### What you will do:
Search the records for the string "request", then copy each line that has it.

Records from a data source
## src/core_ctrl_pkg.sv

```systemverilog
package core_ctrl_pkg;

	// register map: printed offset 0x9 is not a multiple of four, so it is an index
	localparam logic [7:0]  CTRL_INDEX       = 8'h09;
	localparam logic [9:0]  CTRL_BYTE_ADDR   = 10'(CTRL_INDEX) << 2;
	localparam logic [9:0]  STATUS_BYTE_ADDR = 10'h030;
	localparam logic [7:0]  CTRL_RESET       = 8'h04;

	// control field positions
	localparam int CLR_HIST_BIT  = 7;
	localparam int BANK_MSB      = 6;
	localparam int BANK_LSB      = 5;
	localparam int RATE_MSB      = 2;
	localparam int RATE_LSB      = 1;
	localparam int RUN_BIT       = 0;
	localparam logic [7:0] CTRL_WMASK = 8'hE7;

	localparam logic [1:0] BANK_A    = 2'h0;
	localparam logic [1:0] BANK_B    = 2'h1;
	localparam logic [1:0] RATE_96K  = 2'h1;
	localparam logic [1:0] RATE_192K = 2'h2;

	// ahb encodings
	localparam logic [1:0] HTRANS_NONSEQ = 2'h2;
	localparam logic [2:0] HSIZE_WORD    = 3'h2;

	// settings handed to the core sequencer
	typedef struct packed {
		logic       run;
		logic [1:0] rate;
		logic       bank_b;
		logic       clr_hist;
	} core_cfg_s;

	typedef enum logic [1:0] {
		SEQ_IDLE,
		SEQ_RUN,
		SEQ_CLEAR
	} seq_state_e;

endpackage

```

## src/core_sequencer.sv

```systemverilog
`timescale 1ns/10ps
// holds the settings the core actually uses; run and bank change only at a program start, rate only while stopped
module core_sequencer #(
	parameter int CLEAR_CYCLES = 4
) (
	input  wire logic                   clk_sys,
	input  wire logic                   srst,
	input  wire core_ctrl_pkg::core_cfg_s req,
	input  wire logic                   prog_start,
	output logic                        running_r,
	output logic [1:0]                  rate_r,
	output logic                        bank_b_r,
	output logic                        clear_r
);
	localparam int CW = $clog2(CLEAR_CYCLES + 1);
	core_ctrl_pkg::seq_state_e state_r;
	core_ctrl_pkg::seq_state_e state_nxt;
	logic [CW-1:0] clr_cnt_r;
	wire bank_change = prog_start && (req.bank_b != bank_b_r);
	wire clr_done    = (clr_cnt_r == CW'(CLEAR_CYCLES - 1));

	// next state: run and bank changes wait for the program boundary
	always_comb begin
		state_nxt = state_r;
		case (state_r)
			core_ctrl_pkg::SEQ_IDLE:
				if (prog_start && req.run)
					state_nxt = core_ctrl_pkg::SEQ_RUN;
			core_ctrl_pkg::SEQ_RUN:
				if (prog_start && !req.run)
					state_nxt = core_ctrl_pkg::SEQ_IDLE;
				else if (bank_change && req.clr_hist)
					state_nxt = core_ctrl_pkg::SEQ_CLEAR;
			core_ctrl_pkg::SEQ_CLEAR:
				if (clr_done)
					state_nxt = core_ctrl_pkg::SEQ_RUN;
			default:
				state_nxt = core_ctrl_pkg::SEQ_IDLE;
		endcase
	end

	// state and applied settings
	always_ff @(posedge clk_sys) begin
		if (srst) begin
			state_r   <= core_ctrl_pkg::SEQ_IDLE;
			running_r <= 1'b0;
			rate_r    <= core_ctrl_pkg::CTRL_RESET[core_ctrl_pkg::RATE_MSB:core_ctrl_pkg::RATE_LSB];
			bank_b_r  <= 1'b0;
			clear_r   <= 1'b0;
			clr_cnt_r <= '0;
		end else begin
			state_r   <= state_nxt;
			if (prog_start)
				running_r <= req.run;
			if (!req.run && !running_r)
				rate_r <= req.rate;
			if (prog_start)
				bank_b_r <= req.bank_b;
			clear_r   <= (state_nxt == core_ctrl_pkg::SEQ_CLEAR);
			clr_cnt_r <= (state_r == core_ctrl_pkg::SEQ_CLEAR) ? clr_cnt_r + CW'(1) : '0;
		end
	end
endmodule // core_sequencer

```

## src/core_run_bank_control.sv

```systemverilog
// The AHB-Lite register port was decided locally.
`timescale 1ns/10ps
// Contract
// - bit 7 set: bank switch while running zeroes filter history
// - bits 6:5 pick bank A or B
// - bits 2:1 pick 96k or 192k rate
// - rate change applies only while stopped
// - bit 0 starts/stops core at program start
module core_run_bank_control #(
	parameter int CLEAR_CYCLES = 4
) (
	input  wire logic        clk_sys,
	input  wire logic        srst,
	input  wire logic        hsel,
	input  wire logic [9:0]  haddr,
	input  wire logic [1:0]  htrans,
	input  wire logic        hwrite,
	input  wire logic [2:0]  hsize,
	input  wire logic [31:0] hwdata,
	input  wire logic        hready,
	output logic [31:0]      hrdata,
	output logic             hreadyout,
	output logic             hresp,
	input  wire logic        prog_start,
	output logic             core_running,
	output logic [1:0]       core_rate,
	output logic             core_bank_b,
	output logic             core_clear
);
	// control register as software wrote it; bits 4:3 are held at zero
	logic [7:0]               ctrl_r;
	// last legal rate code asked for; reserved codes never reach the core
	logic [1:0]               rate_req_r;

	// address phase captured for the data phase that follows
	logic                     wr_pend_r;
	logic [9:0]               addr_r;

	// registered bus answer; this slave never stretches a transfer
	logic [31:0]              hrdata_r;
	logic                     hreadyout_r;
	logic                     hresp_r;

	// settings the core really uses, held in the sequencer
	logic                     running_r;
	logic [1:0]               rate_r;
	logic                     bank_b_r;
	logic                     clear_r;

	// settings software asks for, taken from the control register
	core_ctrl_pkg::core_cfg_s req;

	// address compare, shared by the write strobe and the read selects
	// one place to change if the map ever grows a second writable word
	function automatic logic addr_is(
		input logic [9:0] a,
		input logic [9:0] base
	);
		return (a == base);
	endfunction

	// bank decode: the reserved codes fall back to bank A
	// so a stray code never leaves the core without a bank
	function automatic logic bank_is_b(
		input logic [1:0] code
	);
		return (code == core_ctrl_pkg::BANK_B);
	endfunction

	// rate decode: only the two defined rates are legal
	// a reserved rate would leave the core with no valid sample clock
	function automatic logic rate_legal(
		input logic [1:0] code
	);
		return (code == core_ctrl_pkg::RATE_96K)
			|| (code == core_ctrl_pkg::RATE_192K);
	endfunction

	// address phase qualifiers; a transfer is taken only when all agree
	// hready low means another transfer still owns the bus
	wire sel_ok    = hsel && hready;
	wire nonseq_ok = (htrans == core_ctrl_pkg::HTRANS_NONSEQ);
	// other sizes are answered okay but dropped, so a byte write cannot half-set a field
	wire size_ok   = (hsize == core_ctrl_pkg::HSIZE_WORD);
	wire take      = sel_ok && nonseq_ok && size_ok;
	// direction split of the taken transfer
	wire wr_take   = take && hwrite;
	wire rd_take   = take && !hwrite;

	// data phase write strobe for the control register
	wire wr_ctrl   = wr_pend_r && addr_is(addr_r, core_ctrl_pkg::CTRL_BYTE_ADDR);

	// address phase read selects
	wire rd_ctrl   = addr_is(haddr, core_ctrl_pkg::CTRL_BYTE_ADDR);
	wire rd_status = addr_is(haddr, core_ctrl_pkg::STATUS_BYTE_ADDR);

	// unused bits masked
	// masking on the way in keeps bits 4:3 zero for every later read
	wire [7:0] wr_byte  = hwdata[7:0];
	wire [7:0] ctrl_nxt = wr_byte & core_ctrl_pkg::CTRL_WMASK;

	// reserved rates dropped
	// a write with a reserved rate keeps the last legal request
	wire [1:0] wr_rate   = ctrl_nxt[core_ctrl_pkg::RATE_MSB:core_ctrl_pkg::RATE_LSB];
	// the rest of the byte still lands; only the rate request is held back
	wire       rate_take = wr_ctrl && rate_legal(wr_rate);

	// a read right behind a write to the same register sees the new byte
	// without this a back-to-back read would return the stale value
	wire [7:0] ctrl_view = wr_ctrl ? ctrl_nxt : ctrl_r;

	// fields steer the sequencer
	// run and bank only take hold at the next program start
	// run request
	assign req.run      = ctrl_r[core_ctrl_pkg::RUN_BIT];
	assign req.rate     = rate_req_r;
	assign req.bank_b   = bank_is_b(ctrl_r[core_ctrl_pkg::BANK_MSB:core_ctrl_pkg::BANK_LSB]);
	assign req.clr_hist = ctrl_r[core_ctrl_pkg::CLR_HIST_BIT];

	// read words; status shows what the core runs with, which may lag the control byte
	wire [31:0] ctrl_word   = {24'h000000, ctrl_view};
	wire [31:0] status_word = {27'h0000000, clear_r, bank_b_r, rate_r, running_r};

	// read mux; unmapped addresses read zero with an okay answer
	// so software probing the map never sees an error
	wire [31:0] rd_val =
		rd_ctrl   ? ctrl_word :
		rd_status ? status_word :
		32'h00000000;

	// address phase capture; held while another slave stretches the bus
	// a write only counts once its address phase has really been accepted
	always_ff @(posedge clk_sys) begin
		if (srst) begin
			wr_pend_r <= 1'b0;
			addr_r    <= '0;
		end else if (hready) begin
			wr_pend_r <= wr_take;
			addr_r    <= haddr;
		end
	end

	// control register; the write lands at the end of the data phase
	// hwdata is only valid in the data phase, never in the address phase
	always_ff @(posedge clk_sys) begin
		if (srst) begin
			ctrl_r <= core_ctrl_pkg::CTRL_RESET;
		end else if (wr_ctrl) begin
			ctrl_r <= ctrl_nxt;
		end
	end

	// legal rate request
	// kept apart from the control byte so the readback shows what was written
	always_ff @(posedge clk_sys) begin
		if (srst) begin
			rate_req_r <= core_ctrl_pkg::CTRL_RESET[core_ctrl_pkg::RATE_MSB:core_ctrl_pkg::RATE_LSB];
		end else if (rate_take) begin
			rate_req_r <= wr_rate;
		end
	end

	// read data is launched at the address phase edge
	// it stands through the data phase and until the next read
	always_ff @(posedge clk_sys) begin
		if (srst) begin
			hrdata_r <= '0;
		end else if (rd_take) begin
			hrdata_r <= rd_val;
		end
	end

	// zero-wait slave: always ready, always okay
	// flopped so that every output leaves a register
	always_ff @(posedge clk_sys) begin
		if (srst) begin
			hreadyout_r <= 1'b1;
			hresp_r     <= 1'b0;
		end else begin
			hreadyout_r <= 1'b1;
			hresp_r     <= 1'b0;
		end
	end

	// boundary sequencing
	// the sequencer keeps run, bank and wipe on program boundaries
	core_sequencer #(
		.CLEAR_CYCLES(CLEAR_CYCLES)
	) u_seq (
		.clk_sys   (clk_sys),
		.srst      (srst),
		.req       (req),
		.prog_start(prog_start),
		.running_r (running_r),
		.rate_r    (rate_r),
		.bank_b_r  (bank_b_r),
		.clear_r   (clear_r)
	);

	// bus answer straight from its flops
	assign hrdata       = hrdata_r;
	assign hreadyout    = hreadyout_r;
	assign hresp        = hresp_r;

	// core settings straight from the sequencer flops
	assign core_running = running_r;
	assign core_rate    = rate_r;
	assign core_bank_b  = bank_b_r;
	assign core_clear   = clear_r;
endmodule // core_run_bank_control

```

### Task solution:
	// a write with a reserved rate keeps the last legal request
	// the rest of the byte still lands; only the rate request is held back
	// run request
	// legal rate request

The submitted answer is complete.